§ Instructions to follow
Among the lines below, some may hold the word "declared"; state how many do, giving only the number.

§ Material for the task

[config.mk]
export PLATFORM = sky130hd
export DESIGN_NAME = gpio_irq_trigger
export DESIGN_NICKNAME = d
export VERILOG_FILES = /design/src/rtl/gpio_irq_pkg.sv /design/src/rtl/gpio_irq_regs.sv /design/src/rtl/gpio_irq_debounce.sv /design/src/rtl/gpio_irq_pending.sv /design/src/rtl/gpio_irq_trigger.sv
export SDC_FILE = /design/constraint.sdc
export NUM_CORES = 1
export LEC_CHECK = 0
export BUFFER_PORTS_ARGS = -buffer_cell sky130_fd_sc_hd__buf_2
export CAP_MARGIN = 10
export CORE_MARGIN = 10
export CORE_UTILIZATION = 47
export CTS_CLUSTER_DIAMETER = 200
export DETAILED_ROUTE_END_ITERATION = 16
export MAX_ROUTING_LAYER = met4
export PLACE_DENSITY = 0.79
export SYNTH_ARGS = -nofsm -noshare
export SYNTH_HDL_FRONTEND = slang
export SYNTH_SLANG_ARGS = --single-unit
[constraint.sdc]
create_clock -name clk -period 1.8 [get_ports clk]
set_clock_uncertainty 0.1 [all_clocks]
set_input_delay 0.36 -clock clk [delete_from_list [all_inputs] [get_ports clk]]
set_output_delay 0.36 -clock clk [all_outputs]
set_load 0.01 [all_outputs]
[src/rtl/gpio_irq_pkg.sv]
package gpio_irq_pkg;

    // Decoded register access kind
    typedef enum logic [2:0] {
        ACC_NONE,
        ACC_CTRL_SET,
        ACC_CTRL_CLR,
        ACC_PEND_CLR,
        ACC_STATUS
    } acc_e;

endpackage

[src/rtl/gpio_irq_regs.sv]
module gpio_irq_regs
    import gpio_irq_pkg::*;
#(
    parameter int DATA_W   = 32,
    parameter int IRQ_PINS = 8,
    parameter int ADDR_W   = 6,
    parameter logic [ADDR_W-1:0] OFS_SET  = 6'h18,
    parameter logic [ADDR_W-1:0] OFS_CLR  = 6'h1C,
    parameter logic [ADDR_W-1:0] OFS_PCLR = 6'h20,
    parameter logic [ADDR_W-1:0] OFS_STAT = 6'h24
) (
    input  logic                clk,
    input  logic                rst_n,
    input  logic                wr_i,
    input  logic [ADDR_W-1:0]   addr_i,
    input  logic [DATA_W-1:0]   wdata_i,
    output logic [4*IRQ_PINS-1:0] ctrl_o,
    output logic [IRQ_PINS-1:0] pend_clr_o,
    output acc_e                sel_o
);
    localparam int CW = 4 * IRQ_PINS;

    typedef struct packed {
        logic [CW-1:0] ctrl;
    } regs_t;

    regs_t st_d, st_q;
    acc_e  sel;

    always_comb begin
        if (addr_i == OFS_SET)       sel = ACC_CTRL_SET;
        else if (addr_i == OFS_CLR)  sel = ACC_CTRL_CLR;
        else if (addr_i == OFS_PCLR) sel = ACC_PEND_CLR;
        else if (addr_i == OFS_STAT) sel = ACC_STATUS;
        else                         sel = ACC_NONE;

        st_d = st_q;
        if (wr_i && sel == ACC_CTRL_SET) begin
            st_d.ctrl = st_q.ctrl | wdata_i[CW-1:0];
        end else if (wr_i && sel == ACC_CTRL_CLR) begin
            st_d.ctrl = st_q.ctrl & ~wdata_i[CW-1:0];
        end

        pend_clr_o = (wr_i && sel == ACC_PEND_CLR) ? wdata_i[IRQ_PINS-1:0] : '0;
    end

    always_ff @(posedge clk or negedge rst_n) begin
        if (!rst_n) st_q <= '0;
        else        st_q <= st_d;
    end

    assign ctrl_o = st_q.ctrl;
    assign sel_o  = sel;
endmodule

[src/rtl/gpio_irq_debounce.sv]
module gpio_irq_debounce #(
    parameter int DB_CYCLES = 4
) (
    input  logic clk,
    input  logic rst_n,
    input  logic pin_i,
    input  logic db_en_i,
    output logic lvl_q_o,
    output logic lvl_d_o
);
    localparam int CNT_W = $clog2(DB_CYCLES + 1);
    localparam logic [CNT_W-1:0] CNT_LAST = CNT_W'(DB_CYCLES - 1);

    typedef struct packed {
        logic             lvl;
        logic [CNT_W-1:0] cnt;
    } db_t;

    db_t st_d, st_q;

    always_comb begin
        st_d = st_q;
        if (!db_en_i) begin
            st_d.lvl = pin_i;
            st_d.cnt = '0;
        end else if (pin_i == st_q.lvl) begin
            st_d.cnt = '0;
        end else if (st_q.cnt == CNT_LAST) begin
            st_d.lvl = pin_i;
            st_d.cnt = '0;
        end else begin
            st_d.cnt = st_q.cnt + 1'b1;
        end
    end

    always_ff @(posedge clk or negedge rst_n) begin
        if (!rst_n) st_q <= '0;
        else        st_q <= st_d;
    end

    assign lvl_q_o = st_q.lvl;
    assign lvl_d_o = st_d.lvl;
endmodule

[src/rtl/gpio_irq_pending.sv]
module gpio_irq_pending #(
    parameter int IRQ_PINS = 8
) (
    input  logic                clk,
    input  logic                rst_n,
    input  logic [IRQ_PINS-1:0] lvl_q_i,
    input  logic [IRQ_PINS-1:0] lvl_d_i,
    input  logic [IRQ_PINS-1:0] rise_en_i,
    input  logic [IRQ_PINS-1:0] fall_en_i,
    input  logic [IRQ_PINS-1:0] lvl_mode_i,
    input  logic [IRQ_PINS-1:0] pend_clr_i,
    output logic [IRQ_PINS-1:0] pend_o
);
    typedef struct packed {
        logic [IRQ_PINS-1:0] pend;
    } pend_t;

    pend_t st_d, st_q;
    logic [IRQ_PINS-1:0] went_up, went_down, cond, event_hit;

    always_comb begin
        went_up   = lvl_d_i & ~lvl_q_i;
        went_down = ~lvl_d_i & lvl_q_i;
        event_hit = (rise_en_i & went_up) | (fall_en_i & went_down);
        cond      = (rise_en_i & lvl_d_i) | (fall_en_i & ~lvl_d_i);
        st_d      = st_q;
        for (int i = 0; i < IRQ_PINS; i++) begin
            if (lvl_mode_i[i]) begin
                st_d.pend[i] = cond[i];
            end else begin
                st_d.pend[i] = (st_q.pend[i] & ~pend_clr_i[i]) | event_hit[i];
            end
        end
    end

    always_ff @(posedge clk or negedge rst_n) begin
        if (!rst_n) st_q <= '0;
        else        st_q <= st_d;
    end

    assign pend_o = st_q.pend;
endmodule

[src/rtl/gpio_irq_trigger.sv]
module gpio_irq_trigger
    import gpio_irq_pkg::*;
#(
    parameter int DATA_W    = 32,
    parameter int NUM_PINS  = 32,
    parameter int IRQ_PINS  = 8,
    parameter int ADDR_W    = 6,
    parameter int DB_CYCLES = 4,
    parameter logic [ADDR_W-1:0] OFS_SET  = 6'h18,
    parameter logic [ADDR_W-1:0] OFS_CLR  = 6'h1C,
    parameter logic [ADDR_W-1:0] OFS_PCLR = 6'h20,
    parameter logic [ADDR_W-1:0] OFS_STAT = 6'h24
) (
    input  logic              clk,
    input  logic              rst_n,
    input  logic [NUM_PINS-1:0] pin_lvl_i,
    input  logic              bus_wr_i,
    input  logic [ADDR_W-1:0] bus_addr_i,
    input  logic [DATA_W-1:0] bus_wdata_i,
    output logic [DATA_W-1:0] bus_rdata_o,
    output logic              irq_o
);
    localparam int CW = 4 * IRQ_PINS;

    logic [CW-1:0]       ctrl_word;
    logic [IRQ_PINS-1:0] pend_status;
    logic [IRQ_PINS-1:0] pend_clr;
    logic [IRQ_PINS-1:0] lvl_q, lvl_d;
    logic [IRQ_PINS-1:0] rise_en, fall_en, db_en, lvl_mode;
    acc_e                sel;
    logic                unused_pins;

    assign unused_pins = ^pin_lvl_i[NUM_PINS-1:IRQ_PINS];

    gpio_irq_regs #(
        .DATA_W(DATA_W), .IRQ_PINS(IRQ_PINS), .ADDR_W(ADDR_W),
        .OFS_SET(OFS_SET), .OFS_CLR(OFS_CLR),
        .OFS_PCLR(OFS_PCLR), .OFS_STAT(OFS_STAT)
    ) u_regs (
        .clk        (clk),
        .rst_n      (rst_n),
        .wr_i       (bus_wr_i),
        .addr_i     (bus_addr_i),
        .wdata_i    (bus_wdata_i),
        .ctrl_o     (ctrl_word),
        .pend_clr_o (pend_clr),
        .sel_o      (sel)
    );

    assign rise_en  = ctrl_word[IRQ_PINS-1:0];
    assign fall_en  = ctrl_word[2*IRQ_PINS-1:IRQ_PINS];
    assign db_en    = ctrl_word[3*IRQ_PINS-1:2*IRQ_PINS];
    assign lvl_mode = ctrl_word[4*IRQ_PINS-1:3*IRQ_PINS];

    for (genvar g = 0; g < IRQ_PINS; g++) begin : g_pin
        gpio_irq_debounce #(.DB_CYCLES(DB_CYCLES)) u_db (
            .clk     (clk),
            .rst_n   (rst_n),
            .pin_i   (pin_lvl_i[g]),
            .db_en_i (db_en[g]),
            .lvl_q_o (lvl_q[g]),
            .lvl_d_o (lvl_d[g])
        );
    end

    gpio_irq_pending #(.IRQ_PINS(IRQ_PINS)) u_pend (
        .clk        (clk),
        .rst_n      (rst_n),
        .lvl_q_i    (lvl_q),
        .lvl_d_i    (lvl_d),
        .rise_en_i  (rise_en),
        .fall_en_i  (fall_en),
        .lvl_mode_i (lvl_mode),
        .pend_clr_i (pend_clr),
        .pend_o     (pend_status)
    );

    always_comb begin
        case (sel)
            ACC_CTRL_SET: bus_rdata_o = DATA_W'(ctrl_word);
            ACC_STATUS:   bus_rdata_o = DATA_W'(pend_status);
            default:      bus_rdata_o = '0;
        endcase
    end

    assign irq_o = |pend_status;
endmodule

# == Yosys cells after proc, flatten, opt, wreduce, memory -nomap -nowiden ==
# Index checks and enable logic that the tools add are counted.
# totals
regBits,72
inputBits,73
wordCells,148
# classes
add_sub_neg,8
n_eq_ne,24
muxes,56
bitwise,37
reduce_logical,5
# ops
operator,count
$mux 32,2
$pmux 32 s2,1
$mux 3,20
$and 8x8->8,6
$and 32x32->32,1
$mux 4,8
$not 32->32,1
$or 32x32->32,1
$eq 3x2->1 const B,10
$add 3x1->3 const B,8
$mux 1,24
$not 8->8,2
$or 8x8->8,2
$eq 6x5->1 const B,2
$eq 6x6->1 const B,2
$and 1x1->1,8
$eq 1x1->1,8
$mux 8,1
$not 1->1,8
$or 1x1->1,8
$reduce_or 8->1,1
$eq 3x1->1 const B,1
$eq 3x3->1 const B,1
$logic_and 1x1->1,3
$reduce_bool 2->1,1

# == Longest topological paths before layout ==
# Gate-level depths: netlist of the first run.
# depth
depth_word,12
ltp_mapped,6
mapped_depth_nobuf,5

# == Cells and area by module ==
# From an unflattened synthesis of the first run, not the netlist that was laid out.
# hier_totals
hier_cells,387
area_unflattened_um2,3882.5
# modules_own_cells
module,n_inst,cells_each,area_per_inst_um2
gpio_irq_regs,1,162,1627.8
gpio_irq_debounce (g_pin[1].u_db ...),7,14,175.2
gpio_irq_pending,1,56,459.2
gpio_irq_trigger,1,57,387.9
gpio_irq_debounce (g_pin[0].u_db),1,14,181.4

# == Worst setup path before layout of the first run ==
# No wires, ideal clock.
# synth_path
kind,input -> output
start,input bus_addr_i[1]
end,output bus_rdata_o[0]
arrival_time_ns,1.332
path_slack_ns,0.008
path_stages,4
path_buffers,1
cell_sequence,or2_2 nor2_1 clkbuf_1 a22o_1
# synth_via
elab_chain_len,7
word_cells_on_any_way,11
# synth_lines
element,line,source
"start, declared",gpio_irq_trigger.sv:18,"input logic [ADDR_W-1:0] bus_addr_i,"
$eq 6x6->1,gpio_irq_regs.sv:34,else if (addr_i == OFS_STAT) sel = ACC_STATUS;
$mux 3,gpio_irq_regs.sv:34,
$mux 3,gpio_irq_regs.sv:33,else if (addr_i == OFS_PCLR) sel = ACC_PEND_CLR;
$mux 3,gpio_irq_regs.sv:32,else if (addr_i == OFS_CLR) sel = ACC_CTRL_CLR;
$mux 3 *,gpio_irq_regs.sv:31,if (addr_i == OFS_SET) sel = ACC_CTRL_SET;
$eq 3x3->1 / $eq 3x1->1 (equally long branches),gpio_irq_trigger.sv:79,case (sel)
$pmux 32 s2 *,gpio_irq_trigger.sv:79,
"end, declared",gpio_irq_trigger.sv:20,"output logic [DATA_W-1:0] bus_rdata_o,"
# Mark *: on every way between the ends. The rest lies on a longest branch, timed or not.

# == Worst setup path in the final report of the first run ==
# layout_path
start,input bus_addr_i[0]
end,output bus_rdata_o[4]
# The elaborated chain is that of the path after synthesis.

§ Result below
2